<file path="src/rtl/floo_nw_split.sv">
`default_nettype none
// ============================================================================
// Module      : floo_nw_split
// Description : Steers one AXI manager stream to a narrow or a wide chimney
//               port by address window and merges B/R back in order. Order
//               is kept by allowing outstanding transactions of a channel
//               class to target only one side at a time.
// Revision    : 1.0 - initial release
// ============================================================================

package floo_nw_split_pkg;

   typedef struct packed {
      logic [3:0]  id;
      logic [47:0] addr;
      logic [7:0]  len;
      logic [5:0]  atop;
   } aw_chan_t;

   typedef struct packed {
      logic [31:0] data;
      logic        last;
   } w_chan_t;

   typedef struct packed {
      logic [3:0] id;
      logic [1:0] resp;
   } b_chan_t;

   typedef struct packed {
      logic [3:0]  id;
      logic [47:0] addr;
      logic [7:0]  len;
   } ar_chan_t;

   typedef struct packed {
      logic [3:0]  id;
      logic [31:0] data;
      logic [1:0]  resp;
      logic        last;
   } r_chan_t;

   typedef struct packed {
      aw_chan_t aw;
      logic     aw_valid;
      w_chan_t  w;
      logic     w_valid;
      logic     b_ready;
      ar_chan_t ar;
      logic     ar_valid;
      logic     r_ready;
   } axi_req_t;

   typedef struct packed {
      logic    aw_ready;
      logic    ar_ready;
      logic    w_ready;
      logic    b_valid;
      b_chan_t b;
      logic    r_valid;
      r_chan_t r;
   } axi_rsp_t;

endpackage

module floo_nw_split #(
   parameter int unsigned           ADDR_WIDTH   = 48,
   parameter logic [ADDR_WIDTH-1:0] WIDE_START   = '0,
   parameter logic [ADDR_WIDTH-1:0] WIDE_END     = '0,
   parameter int unsigned           MAX_TXNS     = 8,
   parameter int unsigned           W_FIFO_DEPTH = 4,
   parameter type                   AXI_REQ_T    = floo_nw_split_pkg::axi_req_t,
   parameter type                   AXI_RSP_T    = floo_nw_split_pkg::axi_rsp_t
) (
   input  logic     clk_i,
   input  logic     rst_i,
   input  AXI_REQ_T slv_req_i,
   output AXI_RSP_T slv_rsp_o,
   output AXI_REQ_T narrow_req_o,
   input  AXI_RSP_T narrow_rsp_i,
   output AXI_REQ_T wide_req_o,
   input  AXI_RSP_T wide_rsp_i
);

   localparam int unsigned c_cnt_w  = $clog2(MAX_TXNS + 1);
   localparam int unsigned c_fcnt_w = $clog2(W_FIFO_DEPTH + 1);
   localparam int unsigned c_ptr_w  = (W_FIFO_DEPTH > 1) ? $clog2(W_FIFO_DEPTH) : 1;

   localparam logic [c_cnt_w-1:0]  c_max_txns   = c_cnt_w'(MAX_TXNS);
   localparam logic [c_fcnt_w-1:0] c_fifo_depth = c_fcnt_w'(W_FIFO_DEPTH);
   localparam logic [c_ptr_w-1:0]  c_ptr_last   = c_ptr_w'(W_FIFO_DEPTH - 1);
   localparam logic                c_narrow     = 1'b0;
   localparam logic                c_wide       = 1'b1;

   // State
   logic [c_cnt_w-1:0]      r_w_cnt, r_r_cnt;
   logic                    r_w_dir, r_r_dir;
   logic [W_FIFO_DEPTH-1:0] r_fifo_mem;
   logic [c_ptr_w-1:0]      r_fifo_wr, r_fifo_rd;
   logic [c_fcnt_w-1:0]     r_fifo_cnt;

   // Decode and handshake wires
   logic [ADDR_WIDTH-1:0] w_aw_addr, w_ar_addr;
   logic w_aw_tgt, w_ar_tgt, w_aw_atop_rd;
   logic w_aw_stall, w_ar_stall;
   logic w_aw_ready, w_ar_ready, w_w_ready;
   logic w_fifo_empty, w_fifo_full, w_w_head;
   logic w_b_valid, w_r_valid, w_r_last;
   logic w_aw_hs, w_ar_hs, w_w_pop, w_b_hs, w_r_done;
   logic w_r_inc;

   assign w_aw_addr    = slv_req_i.aw.addr[ADDR_WIDTH-1:0];
   assign w_ar_addr    = slv_req_i.ar.addr[ADDR_WIDTH-1:0];
   assign w_aw_atop_rd = slv_req_i.aw.atop[5];

   // Atomics always go narrow so their read response stays on one side.
   assign w_aw_tgt = (w_aw_addr >= WIDE_START) && (w_aw_addr < WIDE_END)
                     && (slv_req_i.aw.atop == '0);
   assign w_ar_tgt = (w_ar_addr >= WIDE_START) && (w_ar_addr < WIDE_END);

   assign w_fifo_empty = (r_fifo_cnt == '0);
   assign w_fifo_full  = (r_fifo_cnt == c_fifo_depth);
   assign w_w_head     = r_fifo_mem[r_fifo_rd];

   assign w_aw_stall = (r_w_cnt == c_max_txns) || w_fifo_full
                       || ((w_aw_tgt != r_w_dir) && (r_w_cnt != '0))
                       || (w_aw_atop_rd && ((r_r_cnt == c_max_txns)
                           || ((r_r_dir == c_wide) && (r_r_cnt != '0))));

   // An ATOP with a read response also claims the read counter; holding AR
   // off in that cycle keeps the read counter to a single increment and lets
   // the ATOP set the read direction unambiguously.
   assign w_ar_stall = (r_r_cnt == c_max_txns)
                       || ((w_ar_tgt != r_r_dir) && (r_r_cnt != '0))
                       || (slv_req_i.aw_valid && w_aw_atop_rd);

   assign w_aw_ready = !w_aw_stall
                       && ((w_aw_tgt == c_wide) ? wide_rsp_i.aw_ready : narrow_rsp_i.aw_ready);
   assign w_ar_ready = !w_ar_stall
                       && ((w_ar_tgt == c_wide) ? wide_rsp_i.ar_ready : narrow_rsp_i.ar_ready);
   assign w_w_ready  = !w_fifo_empty
                       && ((w_w_head == c_wide) ? wide_rsp_i.w_ready : narrow_rsp_i.w_ready);

   assign w_b_valid = (r_w_dir == c_wide) ? wide_rsp_i.b_valid : narrow_rsp_i.b_valid;
   assign w_r_valid = (r_r_dir == c_wide) ? wide_rsp_i.r_valid : narrow_rsp_i.r_valid;
   assign w_r_last  = (r_r_dir == c_wide) ? wide_rsp_i.r.last  : narrow_rsp_i.r.last;

   assign w_aw_hs  = slv_req_i.aw_valid && w_aw_ready;
   assign w_ar_hs  = slv_req_i.ar_valid && w_ar_ready;
   assign w_w_pop  = slv_req_i.w_valid && w_w_ready && slv_req_i.w.last;
   assign w_b_hs   = w_b_valid && slv_req_i.b_ready;
   assign w_r_done = w_r_valid && slv_req_i.r_ready && w_r_last;
   assign w_r_inc  = w_ar_hs || (w_aw_hs && w_aw_atop_rd);

   // Request steering and response merging
   always_comb begin
      narrow_req_o = slv_req_i;
      wide_req_o   = slv_req_i;
      slv_rsp_o    = '0;

      narrow_req_o.aw_valid = slv_req_i.aw_valid && !w_aw_stall && (w_aw_tgt == c_narrow);
      wide_req_o.aw_valid   = slv_req_i.aw_valid && !w_aw_stall && (w_aw_tgt == c_wide);
      narrow_req_o.ar_valid = slv_req_i.ar_valid && !w_ar_stall && (w_ar_tgt == c_narrow);
      wide_req_o.ar_valid   = slv_req_i.ar_valid && !w_ar_stall && (w_ar_tgt == c_wide);
      narrow_req_o.w_valid  = slv_req_i.w_valid && !w_fifo_empty && (w_w_head == c_narrow);
      wide_req_o.w_valid    = slv_req_i.w_valid && !w_fifo_empty && (w_w_head == c_wide);
      narrow_req_o.b_ready  = slv_req_i.b_ready && (r_w_dir == c_narrow);
      wide_req_o.b_ready    = slv_req_i.b_ready && (r_w_dir == c_wide);
      narrow_req_o.r_ready  = slv_req_i.r_ready && (r_r_dir == c_narrow);
      wide_req_o.r_ready    = slv_req_i.r_ready && (r_r_dir == c_wide);

      slv_rsp_o.aw_ready = w_aw_ready;
      slv_rsp_o.ar_ready = w_ar_ready;
      slv_rsp_o.w_ready  = w_w_ready;
      slv_rsp_o.b_valid  = w_b_valid;
      slv_rsp_o.b        = (r_w_dir == c_wide) ? wide_rsp_i.b : narrow_rsp_i.b;
      slv_rsp_o.r_valid  = w_r_valid;
      slv_rsp_o.r        = (r_r_dir == c_wide) ? wide_rsp_i.r : narrow_rsp_i.r;
   end

   // AW-decision FIFO: one target bit per accepted AW, popped on the last W beat
   always_ff @(posedge clk_i) begin
      if (rst_i) begin
         r_fifo_mem <= '0;
         r_fifo_wr  <= '0;
         r_fifo_rd  <= '0;
         r_fifo_cnt <= '0;
      end else begin
         if (w_aw_hs) begin
            r_fifo_mem[r_fifo_wr] <= w_aw_tgt;
            r_fifo_wr <= (r_fifo_wr == c_ptr_last) ? '0 : r_fifo_wr + 1'b1;
         end
         if (w_w_pop) begin
            r_fifo_rd <= (r_fifo_rd == c_ptr_last) ? '0 : r_fifo_rd + 1'b1;
         end
         case ({w_aw_hs, w_w_pop})
            2'b10:   r_fifo_cnt <= r_fifo_cnt + 1'b1;
            2'b01:   r_fifo_cnt <= r_fifo_cnt - 1'b1;
            default: r_fifo_cnt <= r_fifo_cnt;
         endcase
      end
   end

   // Outstanding-write counter and write direction; decrement saturates at 0
   always_ff @(posedge clk_i) begin
      if (rst_i) begin
         r_w_cnt <= '0;
         r_w_dir <= c_narrow;
      end else begin
         if (w_aw_hs) begin
            r_w_dir <= w_aw_tgt;
         end
         case ({w_aw_hs, w_b_hs})
            2'b10:   r_w_cnt <= r_w_cnt + 1'b1;
            2'b01:   r_w_cnt <= (r_w_cnt == '0) ? '0 : r_w_cnt - 1'b1;
            default: r_w_cnt <= r_w_cnt;
         endcase
      end
   end

   // Outstanding-read counter and read direction; ATOPs count as narrow reads
   always_ff @(posedge clk_i) begin
      if (rst_i) begin
         r_r_cnt <= '0;
         r_r_dir <= c_narrow;
      end else begin
         if (w_ar_hs) begin
            r_r_dir <= w_ar_tgt;
         end else if (w_aw_hs && w_aw_atop_rd) begin
            r_r_dir <= c_narrow;
         end
         case ({w_r_inc, w_r_done})
            2'b10:   r_r_cnt <= r_r_cnt + 1'b1;
            2'b01:   r_r_cnt <= (r_r_cnt == '0) ? '0 : r_r_cnt - 1'b1;
            default: r_r_cnt <= r_r_cnt;
         endcase
      end
   end

   // A response with nothing outstanding is a protocol error upstream/downstream.
   a_b_underflow: assert property (@(posedge clk_i) disable iff (rst_i)
      !(w_b_hs && (r_w_cnt == '0)));
   a_r_underflow: assert property (@(posedge clk_i) disable iff (rst_i)
      !(w_r_done && (r_r_cnt == '0)));

endmodule

`default_nettype wire

</file>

→ Activity:
Give an exact copy of the lines above from the line with "ar_chan_t ar;" up to and including the line with "localparam int unsigned c_ptr_w", and leave everything else out.

→ Task result:
      ar_chan_t ar;
      logic     ar_valid;
      logic     r_ready;
   } axi_req_t;

   typedef struct packed {
      logic    aw_ready;
      logic    ar_ready;
      logic    w_ready;
      logic    b_valid;
      b_chan_t b;
      logic    r_valid;
      r_chan_t r;
   } axi_rsp_t;

endpackage

module floo_nw_split #(
   parameter int unsigned           ADDR_WIDTH   = 48,
   parameter logic [ADDR_WIDTH-1:0] WIDE_START   = '0,
   parameter logic [ADDR_WIDTH-1:0] WIDE_END     = '0,
   parameter int unsigned           MAX_TXNS     = 8,
   parameter int unsigned           W_FIFO_DEPTH = 4,
   parameter type                   AXI_REQ_T    = floo_nw_split_pkg::axi_req_t,
   parameter type                   AXI_RSP_T    = floo_nw_split_pkg::axi_rsp_t
) (
   input  logic     clk_i,
   input  logic     rst_i,
   input  AXI_REQ_T slv_req_i,
   output AXI_RSP_T slv_rsp_o,
   output AXI_REQ_T narrow_req_o,
   input  AXI_RSP_T narrow_rsp_i,
   output AXI_REQ_T wide_req_o,
   input  AXI_RSP_T wide_rsp_i
);

   localparam int unsigned c_cnt_w  = $clog2(MAX_TXNS + 1);
   localparam int unsigned c_fcnt_w = $clog2(W_FIFO_DEPTH + 1);
   localparam int unsigned c_ptr_w  = (W_FIFO_DEPTH > 1) ? $clog2(W_FIFO_DEPTH) : 1;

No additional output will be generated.